Collected data entries

'''

Source: an optimization exercise on an open RTL-to-GDS flow (aim: small area and a short achievable clock period). Production flows keep margins and buffers that such runs may drop.
Where RTL was checked, it was by simulation tests only, not by an equivalence proof against the original.
For runs 4 to 6, only the layout was checked, not whether the RTL still works.
No activity file was given, so power comes from the tool's default toggle rates.

==> flow/design.v <==
package core_package;
typedef enum logic [3:0] {
    fetch, 
    decode,  
    execute,
    memory,
    WB,
    stall,
    flush
} state;
typedef enum logic [6:0] {
        OPCODE_LOAD     = 7'b00000_11,
        OPCODE_MISC_MEM = 7'b00011_11, 
        OPCODE_OP_IMM   = 7'b00100_11,  
        OPCODE_AUIPC    = 7'b00101_11, 
        OPCODE_STORE    = 7'b01000_11, 
        OPCODE_OP       = 7'b01100_11, 
        OPCODE_LUI      = 7'b01101_11, 
        OPCODE_BRANCH   = 7'b11000_11, 
        OPCODE_JALR     = 7'b11001_11, 
        OPCODE_JAL      = 7'b11011_11, 
        OPCODE_SYSTEM   = 7'b11100_11
    } opcode_e;
typedef enum {
        INSTR_TYPE_R,
        INSTR_TYPE_I,
        INSTR_TYPE_S,
        INSTR_TYPE_B,
        INSTR_TYPE_U,
        INSTR_TYPE_J,
        INSTR_TYPE_SYSTEM,
        INSTR_TYPE_UNKNOWN
} instr_type_e;
typedef enum {
        ALU_ADD,
        ALU_SUB,
        ALU_XOR,
        ALU_OR,
        ALU_AND,
        ALU_SLL,
        ALU_SLT,
        ALU_SLTU,
        ALU_SRA,
        ALU_SRL,
        ALU_JALR,
        ALU_EQ,
        ALU_NE,
        ALU_LT,
        ALU_LTU,
        ALU_GE,
        ALU_GEU
    } alu_op_e;
typedef enum logic[2:0] {
    LB  = 3'b000,
    LH  = 3'b001,
    LW  = 3'b010,
    LBU = 3'b100,
    LHU = 3'b101
} load_funct3_e;
typedef enum logic[2:0] {
    FENCE = 3'b000,
    FENCE_I = 3'b001
} misc_mem_funct3_e;
typedef enum logic[2:0] {
    ADDI = 3'b000,
    SLTI = 3'b010,
    SLTIU = 3'b011,
    XORI = 3'b100,
    ORI = 3'b110,
    ANDI = 3'b111,
    SLLI = 3'b001,
    SR_LA_I = 3'b101
} op_imm_funct3_e;
typedef enum logic[2:0] {
    SB = 3'b000,
    SH = 3'b001,
    SW = 3'b010
} store_funct3_e;
typedef enum logic[2:0] {
    ADD_SUB = 3'b000,
    SLL = 3'b001,
    SLT = 3'b010,
    SLTU = 3'b011,
    XOR = 3'b100,
    SR_LA = 3'b101,
    OR = 3'b110,
    AND = 3'b111
} op_funct3_e;
typedef enum logic[2:0] {
    BEQ = 3'b000,
    BNE = 3'b001,
    BLT = 3'b100,
    BGE = 3'b101,
    BLTU = 3'b110,
    BGEU = 3'b111
} branch_funct3_e;
typedef enum logic[2:0] {
    ECALL_EBREAK = 3'b000,
    CSRRW = 3'b001,
    CSRRS = 3'b010,
    CSRRC = 3'b011,
    CSRRWI = 3'b101,
    CSRRSI = 3'b110,
    CSRRCI = 3'b111
} system_funct3_e;
typedef enum logic [2:0] {
    MUL = 3'b000,
    MULH = 3'b001,
    MULHSU = 3'b010,
    MULHU = 3'b011,
    DIV = 3'b100,
    DIVU = 3'b101,
    REM = 3'b110,
    REMU = 3'b111
} md_funct3_e;
typedef enum logic [1:0]{
    u_mode = 2'b00,
    s_mode = 2'b01,
    h_mode = 2'b10,
    m_mode = 2'b11
} machine_mode_e;
typedef enum logic [11:0] {
    cycle = 12'hC00,
    utime = 12'hC01,
    instret = 12'hC02,
    cycleh = 12'hC80,
    timeh = 12'hC81,
    instreth = 12'hC82,
    sstatus = 12'h100,
    sie = 12'h104,
    stvec = 12'h105,
    scounteren = 12'h106,
    senvcfg = 12'h10A,
    sscratch = 12'h140,
    sepc = 12'h141,
    scause = 12'h142,
    stval = 12'h143,
    sip = 12'h144,
    satp = 12'h180,
    scontext = 12'h5A8,
    mvenderid = 12'hF11,
    marchid = 12'hF12,
    mimpid = 12'hF13,
    mhartid = 12'hF14,
    mconfigptr = 12'hF15,
    mstatus = 12'h300,
    misa = 12'h301,
    medeleg = 12'h302,
    mideleg = 12'h303,
    mie = 12'h304,
    mtvec = 12'h305,
    mcounteren = 12'h306,
    mstatush = 12'h310,
    mscratch = 12'h340,
    mepc = 12'h341,
    mcause = 12'h342,
    mtval = 12'h343,
    mip = 12'h344,
    mtinst = 12'h34A,
    mtval2 = 12'h34B,
    menvcfg = 12'h30A,
    menvcfgh = 12'h31A,
    mseccfg = 12'h747,
    mseccfgh = 12'h757,
    pmpcfg_start = 12'h3A0,
    pmpaddr_start = 12'h3B0,
    mcycle = 12'hB00,
    minstret = 12'hB02,
    mcycleh = 12'hB80,
    minstreth = 12'hB81,
    mcountinhibit = 12'h120,
    tselect = 12'h7A0,
    tdata1 = 12'h7A1,
    tdata2 = 12'h7A2,
    tdata3 = 12'h7A3,
    mcontext = 12'h7A8,
    dcsr = 12'h7B0,
    dpc = 12'h7B1,
    dscratch = 12'h7B2,
    dscratch1 = 12'h7B3,
    SM_RET = 12'b000_00010,
    WFI  = 12'b000_00101
} csr_e;
typedef enum logic [1:0] { 
    off = 2'b00,
    nondirty_claen_someOn = 2'b01,
    nonDirty_someClean = 2'b10,
    come_dirty = 2'b11
} csr_mstatus_XS_e;
typedef enum { 
    SD=31,
    TSR=22,
    TW=21,
    TVM=20,
    MXR=19,      
    SUM=18,
    MPRV=17,     
    MPP1=12,     
    MPP0=11,
    SPP=8,       
    MPIE=7,      
    UBE=6,
    SPIE=5,      
    MIE=3,       
    SIE=1        
} mstatus_field_e;
typedef enum { 
    MBE=5,       
    SBE=4        
 } mstatush_field_e;
typedef enum { 
    MEIP = 11,   
    SEIP = 9,    
    MTIP = 7,    
    STIP = 5,    
    MSIP = 3,    
    SSIP = 1     
} mip_field_e;
typedef enum { 
    MEIE = 11,   
    SEIE = 9,    
    MTIE = 7,    
    STIE = 5,    
    MSIE = 3,    
    SSIE = 1     
} mie_field_e;
typedef enum logic [7:0]{
    s_s_interrupt = 1,
    m_s_interrupt = 3,
    s_t_interrupt = 5,
    m_t_interrupt = 7,
    s_e_interrupt = 9,
    m_e_interrupt = 11
} mcause_interrupt_e;
typedef enum logic [7:0] {
    instruction_address_missaligmened = 0,
    instruction_access_fault = 1,
    illegal_instruction = 2,
    breakpoint = 3,
    load_address_misaligned = 4,
    load_access_fault = 5,
    store_address_misaligned = 6,
    store_access_fault = 7,
    environment_call_from_u_mode = 8,
    environment_call_from_s_mode = 9,
    environment_call_from_m_mode = 11,
    instruction_page_fault = 12,
    load_page_fault = 13,
    store_page_fault = 15
} mcause_nonInterrupt_e;
typedef enum logic [1:0] {
    Direct = 0,
    Vectored = 1
} mtvec_mode_e;
typedef enum {
    CY=0,
    TM=1,
    IR=2,
    HPM3=3
} mcounteren_field_e;
typedef enum {
    A=0,
    I=8,
    S=18,
    U=20
} misa_e;
endpackage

'''

Find "checked" in the data above. Report each line where it appears.

# WRITTEN ANSWER
Where RTL was checked, it was by simulation tests only, not by an equivalence proof against the original.
For runs 4 to 6, only the layout was checked, not whether the RTL still works.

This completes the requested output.